К удивлению Оливии, она говорила вполне серьезно,
– Не будь глупышкой!
Они всегда одевались одинаково, вплоть до нижнего белья и шпилек. Оливия просто почувствует себя голой, если сегодня эта традиция будет нарушена!
– Почему нет? Мы взрослые люди. Когда были детьми, Берти считала, что это очень мило. Но сейчас нам необязательно быть милыми, и меня тошнит от розового цвета. Я надену на бал только это платье, и если ты не согласна – что ж, у нас целый гардероб битком набит.
– Ты делаешь все это мне назло, Виктория, и я прекрасно понимаю, что тобой руководит. И позволь мне объяснить, что прошлый вечер отнюдь не был главным в жизни Тобиаса Уиткома, но ты в самом деле запомнишь его надолго, если предпочтешь принести свою судьбу и репутацию в жертву этому человеку, – выпалила Оливия, выхватывая такое же красное платье. – Ненавижу эту тряпку и жалею, что заказала ее. Ты делаешь из нас провинциальных дурочек и к тому же вынуждаешь меня надеть вещь, которая мне отвратительна.
– Я уже сказала, – равнодушно повторила Виктория, – можешь делать все, что пожелаешь.

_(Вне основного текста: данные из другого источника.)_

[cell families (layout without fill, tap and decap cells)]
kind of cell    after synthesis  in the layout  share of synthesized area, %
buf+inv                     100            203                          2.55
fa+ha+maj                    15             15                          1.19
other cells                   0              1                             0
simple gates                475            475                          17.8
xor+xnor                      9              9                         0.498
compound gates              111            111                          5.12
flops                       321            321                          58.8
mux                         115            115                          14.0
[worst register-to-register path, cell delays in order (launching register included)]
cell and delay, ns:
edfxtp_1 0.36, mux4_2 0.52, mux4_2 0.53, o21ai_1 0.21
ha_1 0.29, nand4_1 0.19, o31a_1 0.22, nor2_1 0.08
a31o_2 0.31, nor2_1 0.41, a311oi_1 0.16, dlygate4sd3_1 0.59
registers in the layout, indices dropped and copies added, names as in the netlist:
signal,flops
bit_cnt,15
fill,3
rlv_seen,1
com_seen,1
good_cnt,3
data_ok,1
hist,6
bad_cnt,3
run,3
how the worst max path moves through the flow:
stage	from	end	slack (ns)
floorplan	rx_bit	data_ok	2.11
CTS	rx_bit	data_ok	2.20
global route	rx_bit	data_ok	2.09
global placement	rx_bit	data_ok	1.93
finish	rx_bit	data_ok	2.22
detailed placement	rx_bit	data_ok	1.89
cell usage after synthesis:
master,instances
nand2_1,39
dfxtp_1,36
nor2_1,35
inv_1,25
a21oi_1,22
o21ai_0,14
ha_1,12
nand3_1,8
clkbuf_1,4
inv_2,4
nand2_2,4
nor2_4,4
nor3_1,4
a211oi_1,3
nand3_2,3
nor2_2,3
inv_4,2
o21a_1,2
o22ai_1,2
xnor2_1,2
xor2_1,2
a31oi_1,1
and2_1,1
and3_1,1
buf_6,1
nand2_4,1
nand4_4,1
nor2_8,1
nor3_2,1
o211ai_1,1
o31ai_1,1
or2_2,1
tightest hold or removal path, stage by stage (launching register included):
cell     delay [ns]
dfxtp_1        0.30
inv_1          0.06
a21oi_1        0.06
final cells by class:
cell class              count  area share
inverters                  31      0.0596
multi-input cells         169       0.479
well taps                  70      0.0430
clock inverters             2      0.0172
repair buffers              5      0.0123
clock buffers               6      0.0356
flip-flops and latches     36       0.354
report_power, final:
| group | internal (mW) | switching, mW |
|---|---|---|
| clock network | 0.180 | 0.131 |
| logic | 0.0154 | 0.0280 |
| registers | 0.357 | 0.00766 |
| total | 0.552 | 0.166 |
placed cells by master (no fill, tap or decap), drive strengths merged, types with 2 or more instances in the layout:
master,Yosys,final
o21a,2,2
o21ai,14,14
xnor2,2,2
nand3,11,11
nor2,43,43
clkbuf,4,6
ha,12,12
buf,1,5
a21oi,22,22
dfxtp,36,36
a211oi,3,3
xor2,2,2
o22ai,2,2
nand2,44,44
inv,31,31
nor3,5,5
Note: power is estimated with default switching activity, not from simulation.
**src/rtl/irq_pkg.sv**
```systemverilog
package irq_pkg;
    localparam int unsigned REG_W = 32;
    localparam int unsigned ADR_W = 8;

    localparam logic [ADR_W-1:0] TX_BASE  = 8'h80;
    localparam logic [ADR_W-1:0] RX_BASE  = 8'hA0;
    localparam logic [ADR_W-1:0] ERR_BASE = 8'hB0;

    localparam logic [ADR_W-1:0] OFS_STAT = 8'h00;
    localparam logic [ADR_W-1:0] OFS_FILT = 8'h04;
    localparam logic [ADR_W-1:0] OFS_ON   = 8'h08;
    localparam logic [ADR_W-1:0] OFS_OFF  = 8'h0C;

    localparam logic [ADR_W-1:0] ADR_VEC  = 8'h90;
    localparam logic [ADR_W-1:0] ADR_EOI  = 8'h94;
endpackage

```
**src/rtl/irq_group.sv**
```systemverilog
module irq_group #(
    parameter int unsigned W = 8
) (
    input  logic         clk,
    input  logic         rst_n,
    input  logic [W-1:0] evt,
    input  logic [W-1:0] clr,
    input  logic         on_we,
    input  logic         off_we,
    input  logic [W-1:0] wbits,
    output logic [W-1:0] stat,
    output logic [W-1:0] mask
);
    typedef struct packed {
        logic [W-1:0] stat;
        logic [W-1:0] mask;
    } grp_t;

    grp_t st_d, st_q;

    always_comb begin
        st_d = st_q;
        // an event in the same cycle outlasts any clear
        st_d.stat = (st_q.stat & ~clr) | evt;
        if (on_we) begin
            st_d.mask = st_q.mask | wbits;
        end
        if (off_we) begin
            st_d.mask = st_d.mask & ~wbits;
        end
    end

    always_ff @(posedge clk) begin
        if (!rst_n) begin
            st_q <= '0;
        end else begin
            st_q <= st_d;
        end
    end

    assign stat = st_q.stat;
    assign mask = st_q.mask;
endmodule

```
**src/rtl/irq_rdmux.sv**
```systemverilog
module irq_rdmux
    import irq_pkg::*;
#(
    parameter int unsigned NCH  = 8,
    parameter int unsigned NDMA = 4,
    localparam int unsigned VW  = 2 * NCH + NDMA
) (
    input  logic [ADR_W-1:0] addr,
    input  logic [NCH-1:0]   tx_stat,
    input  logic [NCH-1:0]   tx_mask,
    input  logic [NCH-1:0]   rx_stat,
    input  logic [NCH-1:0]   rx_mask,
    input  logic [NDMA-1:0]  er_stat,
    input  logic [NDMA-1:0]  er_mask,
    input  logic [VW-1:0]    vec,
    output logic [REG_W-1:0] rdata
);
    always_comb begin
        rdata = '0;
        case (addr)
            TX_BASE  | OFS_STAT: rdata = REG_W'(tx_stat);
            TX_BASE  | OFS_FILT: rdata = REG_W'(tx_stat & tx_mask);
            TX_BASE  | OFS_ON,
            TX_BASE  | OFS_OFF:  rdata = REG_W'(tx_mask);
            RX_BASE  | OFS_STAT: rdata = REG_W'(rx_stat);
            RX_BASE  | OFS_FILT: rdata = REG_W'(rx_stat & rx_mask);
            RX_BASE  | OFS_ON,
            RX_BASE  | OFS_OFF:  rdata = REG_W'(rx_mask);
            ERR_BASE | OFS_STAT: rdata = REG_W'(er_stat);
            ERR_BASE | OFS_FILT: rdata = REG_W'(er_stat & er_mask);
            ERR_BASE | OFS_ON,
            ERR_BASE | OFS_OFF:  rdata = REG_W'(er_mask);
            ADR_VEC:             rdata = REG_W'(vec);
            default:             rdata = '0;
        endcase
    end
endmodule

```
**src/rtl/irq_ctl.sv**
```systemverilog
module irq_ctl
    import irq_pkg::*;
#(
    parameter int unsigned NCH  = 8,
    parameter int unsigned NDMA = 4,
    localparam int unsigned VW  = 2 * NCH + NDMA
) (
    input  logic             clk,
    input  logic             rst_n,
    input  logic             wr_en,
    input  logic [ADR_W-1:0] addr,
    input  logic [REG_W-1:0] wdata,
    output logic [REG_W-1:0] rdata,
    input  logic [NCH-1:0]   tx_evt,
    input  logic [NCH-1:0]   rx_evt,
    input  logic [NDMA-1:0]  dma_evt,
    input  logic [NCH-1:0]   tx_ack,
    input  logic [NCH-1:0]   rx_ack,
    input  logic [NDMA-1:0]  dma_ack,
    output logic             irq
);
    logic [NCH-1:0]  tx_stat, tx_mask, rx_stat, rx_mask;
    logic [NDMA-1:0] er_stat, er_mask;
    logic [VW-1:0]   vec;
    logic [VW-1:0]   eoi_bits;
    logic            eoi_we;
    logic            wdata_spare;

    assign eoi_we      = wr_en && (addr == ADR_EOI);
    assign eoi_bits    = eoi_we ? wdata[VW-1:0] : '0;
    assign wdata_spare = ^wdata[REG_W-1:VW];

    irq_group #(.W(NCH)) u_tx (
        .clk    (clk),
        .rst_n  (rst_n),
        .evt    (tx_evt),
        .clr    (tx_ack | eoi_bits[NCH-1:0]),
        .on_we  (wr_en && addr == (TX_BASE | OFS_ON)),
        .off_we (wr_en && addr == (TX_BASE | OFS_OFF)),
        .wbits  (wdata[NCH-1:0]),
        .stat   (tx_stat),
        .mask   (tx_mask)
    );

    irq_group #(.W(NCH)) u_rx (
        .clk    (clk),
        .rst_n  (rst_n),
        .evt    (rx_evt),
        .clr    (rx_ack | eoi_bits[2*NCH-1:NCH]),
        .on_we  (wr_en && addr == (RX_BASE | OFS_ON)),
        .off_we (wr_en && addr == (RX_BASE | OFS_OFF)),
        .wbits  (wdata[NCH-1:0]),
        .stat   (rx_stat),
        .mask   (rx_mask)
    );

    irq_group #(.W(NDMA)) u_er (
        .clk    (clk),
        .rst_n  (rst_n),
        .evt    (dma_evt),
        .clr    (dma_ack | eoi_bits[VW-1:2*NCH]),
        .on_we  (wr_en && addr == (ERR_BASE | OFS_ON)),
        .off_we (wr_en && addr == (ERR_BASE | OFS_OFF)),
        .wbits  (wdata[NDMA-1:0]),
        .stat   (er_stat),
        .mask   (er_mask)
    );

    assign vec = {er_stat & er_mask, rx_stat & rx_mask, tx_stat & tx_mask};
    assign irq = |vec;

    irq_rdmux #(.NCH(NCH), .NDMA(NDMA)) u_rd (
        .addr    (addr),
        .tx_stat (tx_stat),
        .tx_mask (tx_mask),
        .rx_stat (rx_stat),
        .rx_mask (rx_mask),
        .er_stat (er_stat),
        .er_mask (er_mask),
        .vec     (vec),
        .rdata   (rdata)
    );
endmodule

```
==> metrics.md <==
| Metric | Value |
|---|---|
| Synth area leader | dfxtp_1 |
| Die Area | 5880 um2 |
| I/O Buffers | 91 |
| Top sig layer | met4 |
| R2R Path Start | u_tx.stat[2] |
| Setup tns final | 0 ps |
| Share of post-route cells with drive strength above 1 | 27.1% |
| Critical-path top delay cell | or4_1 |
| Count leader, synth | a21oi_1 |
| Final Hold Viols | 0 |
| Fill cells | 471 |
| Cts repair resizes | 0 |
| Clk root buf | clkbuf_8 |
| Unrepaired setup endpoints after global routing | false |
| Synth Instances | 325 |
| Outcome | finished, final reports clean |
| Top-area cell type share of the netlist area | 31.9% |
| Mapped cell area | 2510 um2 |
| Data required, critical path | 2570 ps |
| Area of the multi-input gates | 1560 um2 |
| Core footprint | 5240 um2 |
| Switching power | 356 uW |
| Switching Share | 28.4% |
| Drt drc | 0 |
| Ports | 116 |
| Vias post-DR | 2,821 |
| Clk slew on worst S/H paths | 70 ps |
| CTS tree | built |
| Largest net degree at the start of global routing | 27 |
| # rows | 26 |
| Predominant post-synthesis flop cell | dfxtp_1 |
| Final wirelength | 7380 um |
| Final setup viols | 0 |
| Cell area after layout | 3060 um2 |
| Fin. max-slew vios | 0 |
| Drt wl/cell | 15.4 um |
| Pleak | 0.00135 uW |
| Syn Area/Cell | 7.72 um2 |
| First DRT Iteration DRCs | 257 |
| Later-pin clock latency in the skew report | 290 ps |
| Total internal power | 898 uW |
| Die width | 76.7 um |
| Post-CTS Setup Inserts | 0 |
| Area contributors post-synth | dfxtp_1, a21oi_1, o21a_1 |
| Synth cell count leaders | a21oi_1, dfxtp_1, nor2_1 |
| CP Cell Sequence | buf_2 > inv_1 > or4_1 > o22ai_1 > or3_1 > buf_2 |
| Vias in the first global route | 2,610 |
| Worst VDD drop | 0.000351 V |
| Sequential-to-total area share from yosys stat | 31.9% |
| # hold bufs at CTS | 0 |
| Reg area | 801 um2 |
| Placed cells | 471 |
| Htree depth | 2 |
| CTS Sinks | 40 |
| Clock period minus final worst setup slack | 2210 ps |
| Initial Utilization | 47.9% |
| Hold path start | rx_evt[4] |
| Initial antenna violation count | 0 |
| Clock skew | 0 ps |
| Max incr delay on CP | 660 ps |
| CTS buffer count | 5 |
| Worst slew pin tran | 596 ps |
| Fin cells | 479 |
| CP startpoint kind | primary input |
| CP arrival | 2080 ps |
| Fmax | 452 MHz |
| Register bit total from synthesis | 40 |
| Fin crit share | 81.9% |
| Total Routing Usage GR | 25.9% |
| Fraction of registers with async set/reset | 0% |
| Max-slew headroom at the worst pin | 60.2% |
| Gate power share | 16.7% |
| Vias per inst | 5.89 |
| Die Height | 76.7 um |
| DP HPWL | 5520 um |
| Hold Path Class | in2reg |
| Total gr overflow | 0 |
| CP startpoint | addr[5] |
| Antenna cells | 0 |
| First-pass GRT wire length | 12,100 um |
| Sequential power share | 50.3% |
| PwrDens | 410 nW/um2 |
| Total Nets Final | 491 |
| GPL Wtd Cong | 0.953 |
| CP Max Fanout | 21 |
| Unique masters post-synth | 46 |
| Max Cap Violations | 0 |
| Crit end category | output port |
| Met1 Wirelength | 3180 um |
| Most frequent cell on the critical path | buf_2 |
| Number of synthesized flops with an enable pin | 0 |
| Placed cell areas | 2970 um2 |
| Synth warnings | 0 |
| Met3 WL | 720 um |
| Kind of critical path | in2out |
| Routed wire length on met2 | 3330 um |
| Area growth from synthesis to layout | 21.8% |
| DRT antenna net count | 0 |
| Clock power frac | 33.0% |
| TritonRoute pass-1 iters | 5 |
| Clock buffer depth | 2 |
[config.mk]
export PLATFORM = sky130hd
export DESIGN_NAME = stby_ctrl
export DESIGN_NICKNAME = d
export VERILOG_FILES = /design/src/rtl/stby_ctrl.sv
export SDC_FILE = /design/constraint.sdc
export NUM_CORES = 1
export LEC_CHECK = 0
export BUFFER_PORTS_ARGS = -buffer_cell sky130_fd_sc_hd__buf_4
export CAP_MARGIN = 20
export CORE_UTILIZATION = 56
export CTS_CLUSTER_SIZE = 25
export DETAILED_ROUTE_END_ITERATION = 10
export HOLD_SLACK_MARGIN = 0.15
export PLACE_DENSITY = 0.78
export REMOVE_ABC_BUFFERS = 1
export SYNTH_ARGS = -nofsm -noshare
export SYNTH_HDL_FRONTEND = slang
export SYNTH_SLANG_ARGS = --single-unit
export TNS_END_PERCENT = 50
[constraint.sdc]
create_clock -name clk -period 2.8 [get_ports clk]
set_clock_uncertainty 0.15 [all_clocks]
set_input_delay 0.28 -clock clk [delete_from_list [all_inputs] [get_ports clk]]
set_output_delay 0.28 -clock clk [all_outputs]
set_load 0.05 [all_outputs]
[src/rtl/stby_ctrl.sv]
module stby_ctrl #(
  parameter int N_IRQ       = 6,
  parameter int SYNC_STAGES = 2,
  parameter int SHORT_BASE  = 1024,
  parameter int LONG_BASE   = 8192
) (
  input  logic             clk,
  input  logic             res_n,
  input  logic             stby_n,
  input  logic             sleep_stb,
  input  logic             cfg_stby_sel,
  input  logic             cfg_lowspd_on,
  input  logic             cfg_wdt_presel,
  input  logic [2:0]       settle_sel,
  input  logic             nmi,
  input  logic [N_IRQ-1:0] irq,
  input  logic [N_IRQ-1:0] irq_en,
  input  logic             irq_mask,
  output logic             osc_en,
  output logic             clk_en,
  output logic             periph_rst,
  output logic             wake_irq,
  output logic             rst_exc,
  output logic             hstby
);

  localparam int NW      = N_IRQ + 1;
  localparam int MAX_LEN = LONG_BASE * 32;
  localparam int CNT_W   = $clog2(MAX_LEN);

  typedef enum logic [1:0] {S_RUN, S_SSTBY, S_SETTLE, S_HSTBY} st_t;

  st_t              st;
  logic [CNT_W-1:0] cnt;
  logic             boot, wake_q, rst_q;
  logic [NW-1:0]    wake_raw, wake_lvl;
  logic [SYNC_STAGES-1:0] stby_sh;

  function automatic logic [CNT_W-1:0] settle_last(input logic [2:0] code);
    int n;
    if (code[2:1] == 2'b11) n = SHORT_BASE << code[0];
    else                    n = LONG_BASE << code;
    return CNT_W'(n - 1);
  endfunction

  assign wake_raw = {nmi, irq};

  for (genvar g = 0; g < NW; g++) begin : g_sync
    logic [SYNC_STAGES-1:0] sh;
    always_ff @(posedge clk or negedge res_n)
      if (!res_n) sh <= '0;
      else        sh <= {sh[SYNC_STAGES-2:0], wake_raw[g]};
    assign wake_lvl[g] = &sh;
  end

  always_ff @(posedge clk or negedge res_n)
    if (!res_n) stby_sh <= '1;
    else        stby_sh <= {stby_sh[SYNC_STAGES-2:0], stby_n};

  logic hw_req, nmi_lvl, enter_ok, wake_ok;
  logic [N_IRQ-1:0] irq_lvl;

  assign hw_req   = ~stby_sh[SYNC_STAGES-1];
  assign nmi_lvl  = wake_lvl[N_IRQ];
  assign irq_lvl  = wake_lvl[N_IRQ-1:0];
  assign enter_ok = sleep_stb & cfg_stby_sel & ~cfg_lowspd_on & ~cfg_wdt_presel;
  assign wake_ok  = nmi_lvl | ((|(irq_lvl & irq_en)) & ~irq_mask);

  always_ff @(posedge clk or negedge res_n) begin
    if (!res_n) begin
      st     <= S_RUN;
      cnt    <= '0;
      boot   <= 1'b1;
      wake_q <= 1'b0;
      rst_q  <= 1'b0;
    end else begin
      wake_q <= 1'b0;
      rst_q  <= boot;
      boot   <= 1'b0;
      if (hw_req) st <= S_HSTBY;
      else begin
        case (st)
          S_RUN:    if (enter_ok) st <= S_SSTBY;
          S_SSTBY:  if (wake_ok) begin
                      st  <= S_SETTLE;
                      cnt <= settle_last(settle_sel);
                    end
          S_SETTLE: if (cnt == '0) begin
                      st     <= S_RUN;
                      wake_q <= 1'b1;
                    end else cnt <= cnt - 1'b1;
          S_HSTBY:  st <= S_HSTBY;
          default:  st <= S_RUN;
        endcase
      end
    end
  end

  assign osc_en     = (st == S_RUN) || (st == S_SETTLE);
  assign clk_en     = (st == S_RUN);
  assign periph_rst = (st != S_RUN);
  assign hstby      = (st == S_HSTBY);
  assign wake_irq   = wake_q;
  assign rst_exc    = rst_q;

  a_r1_entry_stops_clock: assert property (@(posedge clk) disable iff (!res_n)
    (clk_en && enter_ok) |=> !clk_en);

  a_r2_refused_sleep_runs: assert property (@(posedge clk) disable iff (!res_n)
    (clk_en && sleep_stb && !enter_ok && !hw_req) |=> clk_en);

  a_r4_masked_stays_down: assert property (@(posedge clk) disable iff (!res_n)
    (!osc_en && !hstby && !nmi_lvl && irq_mask && !hw_req) |=> !osc_en);

  a_r5_settle_holds: assert property (@(posedge clk) disable iff (!res_n)
    (osc_en && !clk_en && cnt != '0 && !hw_req) |=> (osc_en && !clk_en));

  a_r6_wake_on_clock_start: assert property (@(posedge clk) disable iff (!res_n)
    wake_irq |-> $rose(clk_en));

  a_r6_wake_single: assert property (@(posedge clk) disable iff (!res_n)
    wake_irq |=> !wake_irq);

  a_r7_rst_exc_single: assert property (@(posedge clk) disable iff (!res_n)
    rst_exc |=> !rst_exc);

  a_r8_hstby_sticky: assert property (@(posedge clk) disable iff (!res_n)
    hstby |=> (hstby && !osc_en));

endmodule

==> impl_metrics.yaml, run 1 <==
run:
  maxCapViolCount: 0
drt:
  dr.pass1.iters: 4
  ant_nets: 0
  drt_wl_total_um: 4640
  viasPerCell: 6.20
  vias: 1778
  post_drt_wl_per_cell_um: 16.2
  dr.first_iter.drc_count: 130
  drcViolationCount: 0
sta:
  rsz0062_at_grt: "no"
  setup_ws_ps: 172
  fmaxAchievable_ghz: 0.381
  finalMaxSlewViolations: 0
  post-route-period-util_pct: 93.9
  slew_headroom_pct: 59.9
  fin_crit_ps: 2630
  hold_viol: 0
  setup-violations-final: 0
  fin_setup_tns_ps: 0
  tightestPinTransition_ps: 601
floorplanning:
  die-height_um: 62.6
  die_w_um: 62.6
  initial_core_util_pct: 60.2
  dieArea_um2: 3920
  design.core.area_um2: 3420
  rows: 21
  io_pins: 30
logic_synthesis:
  ys_seq_area_share_pct: 47.7
  yosys_register_bits: 39
  yosysWarnings: 0
  synth_edf_count: 0
  syn_inst: 202
  ys.flop_type: "dfrtp_1"
  synth_area_um2: 2060
  syn_area_per_cell_um2: 10.2
  synth-async-reset-ratio_pct: 100
  ys_types: 52
cells_and_area:
  layout-drive-gt1-share_pct: 22.4
  area_growth_pct: 19.8
  register_area_um2: 980
  final_cell_mix: "dfrtp_1, buf_4, a31oi_1"
  multi_input_area_um2: 991
  diodes: 0
  final_common_cell: "dfrtp_1"
  final_nets: 272
  fin_area_um2: 2460
  fillCellCount: 262
clock_network:
  max-clock-path-buffers: 2
  cts_setup_buffers: 0
  h-tree-depth: 2
  post_cts_resized: 0
  cts_tree: "done"
  clk_pin_slew_ps: 120
  numClockSinks: 39
  cts_root_buffer: "clkbuf_4"
  cts_inserted_buffers: 5
  clkLatencyLatePin_ps: 370
worst_setup_path:
  critPathKind: "reg -> reg"
  crit_required_ps: 2890
  worstPathArrival_ps: 2720
  cp-end-kind: "register"
  crit_fanout: 12
  start_kind: "register"
global_routing:
  grt_pass1_wl_um: 7970
  grt_pass1_vias: 1842
  grt-ovfl-total: 0
  groute.usage.overall_pct: 26.6
  antenna_found_initial: 0
  grt_max_degree: 40
place:
  gp_congestion: 0.868
  place_area_um2: 2290
  pre_cts_slack_ps: 225
  portBuffers: 29
  hpwl_um: 3330
run_status:
  status: "complete, no violations"
power:
  power_density_nw_per_um2: 399
  leakagePower_nw: 1.07
  peakVddDrop_mv: 0.334
min_path:
  hp-class: "reg -> reg"
cell usage after synthesis, types with 2 or more instances:
cell	instances	area share, %
a21oi_1	10	2.4
a31oi_1	20	6.1
buf_2	2	0.49
buf_6	2	1.1
clkbuf_1	7	1.3
dfrtp_1	36	44
dfstp_2	3	3.8
ha_1	8	4.9
inv_1	7	1.3
nand2_1	13	2.4
nand2b_1	3	0.91
nand3_1	8	1.9
nand3_2	2	0.97
nand3b_1	2	0.73
nor2_1	17	3.1
nor3_1	7	1.7
nor4_1	2	0.61
o2111a_1	2	1.1
o21ai_0	6	1.5
o2bb2ai_1	3	1.3
o31ai_1	5	1.8
o41ai_1	2	0.85
or3_1	6	1.8
where the power goes:
part	total, mW	leakage, nW	internal [mW]	switching, mW
Combinational	0.0790	0.559	0.0419	0.0372
Clock	0.319	0.0345	0.124	0.195
Sequential	0.584	0.474	0.578	0.00620
Total	0.982	1.07	0.743	0.238
sequential cells by signal (all words and copies together), names as in the netlist:
register / cells
cnt: 18
g_sync.sh: 14
st: 2
stby_sh: 2
boot: 1
rst_exc: 1
wake_irq: 1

На этот раз Оливия не ответила.
Обе молча вымылись, оделись, напудрились и надушились. К невероятному изумлению Оливии, Виктория чуть тронула губы помадой. И мгновенно преобразилась. Теперь она казалась не только неотразимой, но и удивительно взрослой. Настоящей женщиной.
– Ну уж краситься я не стану, – мрачно объявила Оливия, закалывая волосы.
– Тебя никто не просит.
– Ты просто тонешь, Виктория, и никто тебя не спасет.
– А может, я плаваю лучше, чем ты думаешь!
– Он непременно утопит тебя, – печально вздохнула Оливия, но сестра вышла из комнаты, волоча по полу атласную накидку.
Когда девушки через несколько минут спустились вниз, отец встретил их ошеломленным взглядом. Куда девались его дорогие малышки? Особенно Виктория! Каждое ее движение, каждый жест говорили о принадлежности к миру взрослых страстей и отношений, о котором она, к сожалению, так мало знала. Оливия, однако, была явно не в своей тарелке, хотя платья шли им, оттеняя кремовую кожу и облегая гибкие юные тела. У обеих были невероятно тонкие талии и высокие груди, соблазнительно вздымавшиеся над бархатной кромкой.
– Господи Иисусе, где вы раздобыли эти платья? – ахнул Эдвард, потрясенный экзотическими нарядами дочерей.
– Оливия заказала, – медоточивым голоском пояснила Виктория. – Должно быть, срисовала из модного журнала.
– Это правда, – расстроенно призналась Оливия, позволяя дворецкому накинуть на себя накидку, – только они уж очень неудачно вышли.
– Все мужчины станут мне завидовать, – заверил отец и проводил девушек к машине. Да, сегодня он навеки распрощался с иллюзией о том, что дочери еще совсем молоды. Они уже не дети, и просто чудо, если сегодня кто-нибудь из молодых людей не сделает им предложения. Он почти жалел о том, что они совершенно неотразимы и поистине излучают чувственную притягательность.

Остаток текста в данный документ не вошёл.